Count every line below that contains "dropped", then state the total with no other output.

┌────────

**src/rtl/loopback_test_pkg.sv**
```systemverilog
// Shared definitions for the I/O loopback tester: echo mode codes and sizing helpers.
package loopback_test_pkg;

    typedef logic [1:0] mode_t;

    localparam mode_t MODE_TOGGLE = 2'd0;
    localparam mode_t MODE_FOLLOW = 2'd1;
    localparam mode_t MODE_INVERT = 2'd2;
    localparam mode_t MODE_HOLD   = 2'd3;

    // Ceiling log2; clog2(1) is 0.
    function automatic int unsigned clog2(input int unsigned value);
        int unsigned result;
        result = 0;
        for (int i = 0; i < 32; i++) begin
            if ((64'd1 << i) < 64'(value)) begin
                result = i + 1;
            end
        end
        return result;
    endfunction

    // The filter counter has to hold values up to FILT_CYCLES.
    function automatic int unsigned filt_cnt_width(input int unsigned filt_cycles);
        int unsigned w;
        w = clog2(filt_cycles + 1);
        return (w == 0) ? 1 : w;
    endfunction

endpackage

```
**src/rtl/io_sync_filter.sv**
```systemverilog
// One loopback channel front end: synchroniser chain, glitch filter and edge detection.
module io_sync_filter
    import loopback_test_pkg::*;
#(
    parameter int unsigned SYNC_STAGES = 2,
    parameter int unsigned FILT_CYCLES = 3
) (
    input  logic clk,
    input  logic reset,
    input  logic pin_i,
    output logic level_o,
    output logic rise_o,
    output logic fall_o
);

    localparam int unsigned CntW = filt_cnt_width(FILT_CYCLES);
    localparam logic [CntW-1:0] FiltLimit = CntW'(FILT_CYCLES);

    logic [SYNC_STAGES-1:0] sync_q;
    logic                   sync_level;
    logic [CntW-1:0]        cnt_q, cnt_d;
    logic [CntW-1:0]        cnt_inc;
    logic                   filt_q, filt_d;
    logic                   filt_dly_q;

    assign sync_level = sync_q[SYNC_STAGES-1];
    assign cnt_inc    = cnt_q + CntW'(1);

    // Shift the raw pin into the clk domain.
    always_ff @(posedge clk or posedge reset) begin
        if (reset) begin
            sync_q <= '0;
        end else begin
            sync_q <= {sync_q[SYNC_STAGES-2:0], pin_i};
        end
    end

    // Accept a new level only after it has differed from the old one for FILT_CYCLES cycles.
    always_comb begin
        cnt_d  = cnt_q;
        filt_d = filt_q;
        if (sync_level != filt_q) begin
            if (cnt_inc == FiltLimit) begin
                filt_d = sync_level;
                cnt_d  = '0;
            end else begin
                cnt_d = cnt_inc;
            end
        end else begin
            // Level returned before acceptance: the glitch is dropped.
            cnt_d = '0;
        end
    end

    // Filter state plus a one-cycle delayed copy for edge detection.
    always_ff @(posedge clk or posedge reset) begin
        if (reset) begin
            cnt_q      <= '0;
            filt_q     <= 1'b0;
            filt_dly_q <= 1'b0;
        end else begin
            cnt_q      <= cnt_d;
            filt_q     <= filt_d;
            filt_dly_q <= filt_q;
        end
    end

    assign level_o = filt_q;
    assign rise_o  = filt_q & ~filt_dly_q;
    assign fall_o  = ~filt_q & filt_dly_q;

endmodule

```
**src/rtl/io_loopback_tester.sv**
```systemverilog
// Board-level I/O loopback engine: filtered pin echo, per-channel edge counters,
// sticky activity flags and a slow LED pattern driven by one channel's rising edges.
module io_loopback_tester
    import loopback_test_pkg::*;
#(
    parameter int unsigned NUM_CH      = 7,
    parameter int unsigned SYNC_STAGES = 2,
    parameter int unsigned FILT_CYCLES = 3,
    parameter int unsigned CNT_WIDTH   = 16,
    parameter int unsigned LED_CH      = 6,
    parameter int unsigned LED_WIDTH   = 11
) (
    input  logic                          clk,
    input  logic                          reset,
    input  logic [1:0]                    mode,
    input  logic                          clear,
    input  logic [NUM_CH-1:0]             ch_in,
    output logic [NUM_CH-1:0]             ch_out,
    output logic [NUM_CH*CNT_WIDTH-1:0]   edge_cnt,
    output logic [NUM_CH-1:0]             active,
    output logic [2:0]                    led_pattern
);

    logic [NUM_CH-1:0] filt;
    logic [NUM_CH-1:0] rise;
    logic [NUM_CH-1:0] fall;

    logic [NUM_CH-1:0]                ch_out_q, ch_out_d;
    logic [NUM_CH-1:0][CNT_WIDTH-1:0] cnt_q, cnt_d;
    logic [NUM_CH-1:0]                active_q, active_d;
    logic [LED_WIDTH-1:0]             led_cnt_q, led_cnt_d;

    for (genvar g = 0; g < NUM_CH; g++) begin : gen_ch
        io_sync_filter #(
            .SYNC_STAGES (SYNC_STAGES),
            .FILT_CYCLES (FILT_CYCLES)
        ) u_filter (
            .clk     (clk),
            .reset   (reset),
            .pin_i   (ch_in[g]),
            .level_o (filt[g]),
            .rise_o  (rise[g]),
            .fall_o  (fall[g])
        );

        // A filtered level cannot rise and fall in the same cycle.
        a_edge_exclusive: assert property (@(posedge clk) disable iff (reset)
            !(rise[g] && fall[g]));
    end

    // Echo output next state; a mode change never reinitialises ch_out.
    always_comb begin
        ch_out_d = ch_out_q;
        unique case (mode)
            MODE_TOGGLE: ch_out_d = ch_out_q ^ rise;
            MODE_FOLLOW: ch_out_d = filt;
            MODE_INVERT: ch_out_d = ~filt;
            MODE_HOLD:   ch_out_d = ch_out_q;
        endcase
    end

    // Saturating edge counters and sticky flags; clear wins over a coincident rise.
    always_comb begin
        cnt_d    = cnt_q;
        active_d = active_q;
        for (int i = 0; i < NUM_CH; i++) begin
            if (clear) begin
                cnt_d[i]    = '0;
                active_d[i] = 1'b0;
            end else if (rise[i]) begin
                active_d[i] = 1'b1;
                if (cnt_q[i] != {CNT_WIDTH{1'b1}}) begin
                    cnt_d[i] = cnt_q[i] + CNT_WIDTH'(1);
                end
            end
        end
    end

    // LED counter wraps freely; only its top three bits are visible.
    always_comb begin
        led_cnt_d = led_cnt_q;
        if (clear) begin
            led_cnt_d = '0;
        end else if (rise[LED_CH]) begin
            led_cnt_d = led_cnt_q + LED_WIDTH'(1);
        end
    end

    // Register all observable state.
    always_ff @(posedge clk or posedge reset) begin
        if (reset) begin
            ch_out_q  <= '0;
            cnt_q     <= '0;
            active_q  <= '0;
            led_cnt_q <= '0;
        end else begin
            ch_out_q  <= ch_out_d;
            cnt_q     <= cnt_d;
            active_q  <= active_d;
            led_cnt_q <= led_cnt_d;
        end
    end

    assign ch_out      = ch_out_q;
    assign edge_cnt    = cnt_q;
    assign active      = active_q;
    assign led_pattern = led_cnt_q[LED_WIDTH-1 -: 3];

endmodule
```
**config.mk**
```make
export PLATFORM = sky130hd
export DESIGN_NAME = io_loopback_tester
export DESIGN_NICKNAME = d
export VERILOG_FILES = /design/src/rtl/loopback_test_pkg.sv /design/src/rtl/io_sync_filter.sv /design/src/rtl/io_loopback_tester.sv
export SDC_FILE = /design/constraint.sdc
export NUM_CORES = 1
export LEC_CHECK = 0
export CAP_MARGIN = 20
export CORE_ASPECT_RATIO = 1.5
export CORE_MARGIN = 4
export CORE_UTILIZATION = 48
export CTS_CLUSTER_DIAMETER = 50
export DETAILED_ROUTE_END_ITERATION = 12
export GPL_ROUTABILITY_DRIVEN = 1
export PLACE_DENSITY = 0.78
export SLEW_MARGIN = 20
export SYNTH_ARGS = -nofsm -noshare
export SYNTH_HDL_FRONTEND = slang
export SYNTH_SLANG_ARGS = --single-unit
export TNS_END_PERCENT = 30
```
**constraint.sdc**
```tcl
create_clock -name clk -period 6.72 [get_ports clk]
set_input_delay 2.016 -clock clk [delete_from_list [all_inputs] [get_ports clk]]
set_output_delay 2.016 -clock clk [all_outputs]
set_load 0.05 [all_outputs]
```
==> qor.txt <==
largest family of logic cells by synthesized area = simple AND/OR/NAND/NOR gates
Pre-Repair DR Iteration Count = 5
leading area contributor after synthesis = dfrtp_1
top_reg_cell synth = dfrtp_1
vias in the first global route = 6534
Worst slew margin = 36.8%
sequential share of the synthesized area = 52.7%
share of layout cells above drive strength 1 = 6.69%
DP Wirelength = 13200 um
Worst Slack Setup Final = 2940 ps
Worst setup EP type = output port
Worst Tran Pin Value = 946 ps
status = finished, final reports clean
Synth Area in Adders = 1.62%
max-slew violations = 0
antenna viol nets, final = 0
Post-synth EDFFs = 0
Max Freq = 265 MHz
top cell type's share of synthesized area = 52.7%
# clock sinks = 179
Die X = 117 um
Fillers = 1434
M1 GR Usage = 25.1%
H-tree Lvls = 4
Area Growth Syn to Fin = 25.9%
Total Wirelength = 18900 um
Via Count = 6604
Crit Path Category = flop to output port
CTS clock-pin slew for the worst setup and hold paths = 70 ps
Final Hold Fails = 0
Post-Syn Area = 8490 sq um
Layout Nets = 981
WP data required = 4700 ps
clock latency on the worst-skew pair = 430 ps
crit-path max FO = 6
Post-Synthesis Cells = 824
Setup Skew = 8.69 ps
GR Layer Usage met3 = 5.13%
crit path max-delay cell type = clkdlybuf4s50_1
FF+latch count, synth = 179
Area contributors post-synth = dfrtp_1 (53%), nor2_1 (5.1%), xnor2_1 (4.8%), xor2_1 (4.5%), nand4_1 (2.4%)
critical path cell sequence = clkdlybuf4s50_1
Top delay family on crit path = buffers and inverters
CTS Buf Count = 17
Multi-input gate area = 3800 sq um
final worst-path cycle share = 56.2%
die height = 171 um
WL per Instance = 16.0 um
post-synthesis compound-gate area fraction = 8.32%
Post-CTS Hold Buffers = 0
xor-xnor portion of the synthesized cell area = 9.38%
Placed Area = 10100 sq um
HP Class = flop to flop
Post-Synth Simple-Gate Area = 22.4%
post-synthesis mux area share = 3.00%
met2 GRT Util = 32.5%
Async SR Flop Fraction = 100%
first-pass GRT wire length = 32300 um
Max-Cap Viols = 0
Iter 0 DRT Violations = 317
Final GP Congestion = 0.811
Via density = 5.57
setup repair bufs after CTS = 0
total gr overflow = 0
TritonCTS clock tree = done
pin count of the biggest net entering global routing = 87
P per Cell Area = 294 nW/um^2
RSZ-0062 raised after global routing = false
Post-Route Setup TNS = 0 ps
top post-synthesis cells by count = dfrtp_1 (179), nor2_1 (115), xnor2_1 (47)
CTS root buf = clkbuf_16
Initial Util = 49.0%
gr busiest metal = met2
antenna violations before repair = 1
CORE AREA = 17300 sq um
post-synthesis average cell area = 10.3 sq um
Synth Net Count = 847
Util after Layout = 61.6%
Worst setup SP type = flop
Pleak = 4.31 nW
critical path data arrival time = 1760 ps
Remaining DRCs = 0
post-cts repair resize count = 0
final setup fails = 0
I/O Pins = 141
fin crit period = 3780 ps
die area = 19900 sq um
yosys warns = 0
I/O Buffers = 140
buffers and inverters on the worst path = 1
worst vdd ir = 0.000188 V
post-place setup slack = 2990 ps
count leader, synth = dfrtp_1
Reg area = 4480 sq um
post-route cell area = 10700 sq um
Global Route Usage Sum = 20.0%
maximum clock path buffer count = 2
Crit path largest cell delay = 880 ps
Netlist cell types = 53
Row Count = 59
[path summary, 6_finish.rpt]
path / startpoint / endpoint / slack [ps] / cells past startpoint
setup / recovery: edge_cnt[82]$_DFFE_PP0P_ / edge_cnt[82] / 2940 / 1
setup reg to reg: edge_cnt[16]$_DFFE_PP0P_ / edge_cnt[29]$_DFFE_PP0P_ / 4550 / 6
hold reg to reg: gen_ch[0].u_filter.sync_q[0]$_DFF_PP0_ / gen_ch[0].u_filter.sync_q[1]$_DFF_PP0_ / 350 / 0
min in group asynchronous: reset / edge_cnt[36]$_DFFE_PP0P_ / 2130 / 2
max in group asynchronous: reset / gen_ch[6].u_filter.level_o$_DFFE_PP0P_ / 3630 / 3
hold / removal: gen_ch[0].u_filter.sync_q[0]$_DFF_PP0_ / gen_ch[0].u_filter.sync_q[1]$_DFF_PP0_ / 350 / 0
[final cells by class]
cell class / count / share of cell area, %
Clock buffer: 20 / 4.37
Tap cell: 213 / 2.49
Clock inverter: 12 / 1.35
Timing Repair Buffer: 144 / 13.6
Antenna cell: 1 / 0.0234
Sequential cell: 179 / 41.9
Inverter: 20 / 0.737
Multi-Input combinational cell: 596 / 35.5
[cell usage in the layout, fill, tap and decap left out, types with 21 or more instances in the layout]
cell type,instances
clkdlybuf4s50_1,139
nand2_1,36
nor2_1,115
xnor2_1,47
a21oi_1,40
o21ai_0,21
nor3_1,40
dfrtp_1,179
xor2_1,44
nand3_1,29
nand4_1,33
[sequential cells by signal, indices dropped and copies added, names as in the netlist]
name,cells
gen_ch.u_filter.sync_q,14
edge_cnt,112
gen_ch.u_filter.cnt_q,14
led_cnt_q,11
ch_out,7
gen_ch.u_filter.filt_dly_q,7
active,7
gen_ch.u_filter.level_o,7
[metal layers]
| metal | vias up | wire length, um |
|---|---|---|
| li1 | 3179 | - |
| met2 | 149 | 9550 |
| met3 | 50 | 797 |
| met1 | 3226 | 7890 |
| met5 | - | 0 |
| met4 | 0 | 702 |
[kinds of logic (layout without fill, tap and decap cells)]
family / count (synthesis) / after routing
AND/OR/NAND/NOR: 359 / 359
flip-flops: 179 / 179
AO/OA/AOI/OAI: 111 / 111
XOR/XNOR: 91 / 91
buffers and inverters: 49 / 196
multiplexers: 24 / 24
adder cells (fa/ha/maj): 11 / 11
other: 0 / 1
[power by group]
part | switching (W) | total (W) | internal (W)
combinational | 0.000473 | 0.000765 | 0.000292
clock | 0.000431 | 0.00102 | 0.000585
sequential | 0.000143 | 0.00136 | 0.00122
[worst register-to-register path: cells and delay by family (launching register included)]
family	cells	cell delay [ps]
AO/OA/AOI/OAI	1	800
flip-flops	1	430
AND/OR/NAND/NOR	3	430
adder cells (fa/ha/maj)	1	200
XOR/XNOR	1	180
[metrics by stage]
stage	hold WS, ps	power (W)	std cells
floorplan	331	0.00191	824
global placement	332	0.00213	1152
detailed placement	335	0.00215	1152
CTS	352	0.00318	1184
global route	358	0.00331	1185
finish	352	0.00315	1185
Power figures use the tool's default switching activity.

└────────

* Response to the exercise *
2